NEW頭部打撲後に急激に増した右肩関節の痛み
症状
50代男性が右肩関節の痛みを訴えて来院した。1週間ほど前から自然に痛み出し、来院当日の朝に頭部を打撲してから急激に痛みが増したという。安静時にも痛みがあり、肘を伸ばした状態での右肩関節の屈曲や外転はかろうじてできるが痛みが強い。また、肘を90度屈曲させた状態での右肩関節の屈曲、外転、伸展、水平伸展は痛みが強くできない状態であった。日常生活のあらゆる場面で影響が出ており、医療機関は受診していない。
-
来院者
男性
57 歳
-
期間
2026年7月 ~ 2026年7月
-
頻度
週2~3回
-
通院回数
4回
施術と経過
初診時、安静時痛に加え、肘を伸ばした状態での右肩関節の屈曲や外転はかろうじてできるが痛みがかなり強いことを確認した。また、肘を90度屈曲させた状態での右肩関節の屈曲、外転、伸展、水平伸展は痛みが強くできない状態であった。背部の脊柱や起立筋付近のツボを使用して施術を行った。初回施術後、右肩関節の前側の痛みが消失した。2回目以降は、右肩の炎症を抑える施術と並行して動作時痛を取る施術を行った。
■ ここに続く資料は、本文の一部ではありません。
`src/rtl/row_clear_engine.sv`:
```
// row_clear_engine
//   Producer side of the CLEAR_ROW handshake. On entry to CLEAR_STATE the
//   settled board is snapshotted. Every full row is removed and the rows above
//   it are compacted downward. The compacted board and the number of removed
//   rows are then published together with a one-cycle done_clear pulse.
//   Only one pass runs per visit to CLEAR_STATE.
//   Board bit index = row*COLS + col. Row 0 is the top row.
//
// Ports
//   clk                 system clock, rising edge
//   rst                 asynchronous, active-high reset
//   game_current_state  top-level game FSM state
//   blocks_exist        current board, sampled only at pass start
//   blocks_exist_clear  compacted board, held until the next pass completes
//   done_clear          one-cycle pulse, result valid
//   lines_cleared       full rows removed in the last completed pass
//   busy                high while a pass is scanning or shifting
module row_clear_engine #(
  parameter int         ROWS        = 20,
  parameter int         COLS        = 10,
  parameter logic [2:0] CLEAR_STATE = 3'd3
) (
  input  logic                 clk,
  input  logic                 rst,
  input  logic [2:0]           game_current_state,
  input  logic [ROWS*COLS-1:0] blocks_exist,
  output logic [ROWS*COLS-1:0] blocks_exist_clear,
  output logic                 done_clear,
  output logic [4:0]           lines_cleared,
  output logic                 busy
);

  localparam int N  = ROWS * COLS;
  localparam int PW = (ROWS > 1) ? $clog2(ROWS) : 1;

  localparam logic [2:0] S_IDLE  = 3'd0;
  localparam logic [2:0] S_SCAN  = 3'd1;
  localparam logic [2:0] S_SHIFT = 3'd2;
  localparam logic [2:0] S_DONE  = 3'd3;
  localparam logic [2:0] S_WAIT  = 3'd4;

  logic [2:0]    state;
  logic [N-1:0]  board;
  logic [PW-1:0] ptr;
  logic [4:0]    cnt;
  logic          armed;

  logic          in_clear;
  logic          cur_full;
  logic          moved_full;
  logic [PW-1:0] above_row;
  logic [N-1:0]  shifted;

  function automatic logic row_full(input logic [N-1:0] b, input logic [PW-1:0] r);
    return &b[int'(r)*COLS +: COLS];
  endfunction

  function automatic logic [4:0] sat_inc(input logic [4:0] v);
    return (v == 5'd31) ? v : v + 5'd1;
  endfunction

  assign in_clear = (game_current_state == CLEAR_STATE);
  assign cur_full = row_full(board, ptr);

  // The row that a shift brings down to the pointer is checked in the SHIFT
  // cycle itself, using the pre-shift copy one row up. A run of full rows
  // therefore costs exactly one cycle per removed row. When the pointer is at
  // row 0, the incoming row is all zeros and can never be full.
  assign above_row  = (ptr == '0) ? '0 : ptr - 1'b1;
  assign moved_full = (ptr != '0) && row_full(board, above_row);

  always_comb begin
    shifted = board;
    shifted[0 +: COLS] = '0;
    for (int r = 1; r < ROWS; r++) begin
      if (r <= int'(ptr))
        shifted[r*COLS +: COLS] = board[(r-1)*COLS +: COLS];
    end
  end

  assign busy = (state == S_SCAN) || (state == S_SHIFT);

  always_ff @(posedge clk or posedge rst) begin
    if (rst) begin
      state              <= S_IDLE;
      board              <= '0;
      ptr                <= '0;
      cnt                <= '0;
      armed              <= 1'b1;
      blocks_exist_clear <= '0;
      lines_cleared      <= '0;
      done_clear         <= 1'b0;
    end else begin
      done_clear <= 1'b0;
      case (state)
        S_IDLE: begin
          if (in_clear && armed) begin
            board <= blocks_exist;
            ptr   <= PW'(ROWS - 1);
            cnt   <= '0;
            armed <= 1'b0;
            state <= S_SCAN;
          end
        end
        S_SCAN: begin
          if (!in_clear) begin
            armed <= 1'b1;
            state <= S_IDLE;
          end else if (cur_full) begin
            state <= S_SHIFT;
          end else if (ptr == '0) begin
            blocks_exist_clear <= board;
            lines_cleared      <= cnt;
            done_clear         <= 1'b1;
            state              <= S_DONE;
          end else begin
            ptr <= ptr - 1'b1;
          end
        end
        S_SHIFT: begin
          if (!in_clear) begin
            armed <= 1'b1;
            state <= S_IDLE;
          end else begin
            board <= shifted;
            cnt   <= sat_inc(cnt);
            if (moved_full) begin
              state <= S_SHIFT;
            end else if (ptr == '0) begin
              blocks_exist_clear <= shifted;
              lines_cleared      <= sat_inc(cnt);
              done_clear         <= 1'b1;
              state              <= S_DONE;
            end else begin
              ptr   <= ptr - 1'b1;
              state <= S_SCAN;
            end
          end
        end
        S_DONE: begin
          state <= S_WAIT;
        end
        S_WAIT: begin
          if (!in_clear) begin
            armed <= 1'b1;
            state <= S_IDLE;
          end
        end
        default: begin
          state <= S_IDLE;
        end
      endcase
    end
  end

endmodule

```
施術を重ねるたびに痛みを伴う動作が減少し、3回の施術で大きな改善がみられた。
使用したツボ
まとめ
本症例では、頭部打撲後に急激に悪化した右肩関節の痛みに対し、背部のツボを用いた施術が有効であった。初回施術で前側の痛みが消失し、その後は炎症を抑える施術と動作時痛への対応を並行して行うことで、3回の施術で痛みを伴う動作が大幅に減少した。打撲をきっかけに症状が悪化したケースでも、適切な施術により比較的短期間で改善がみられる可能性が示唆された。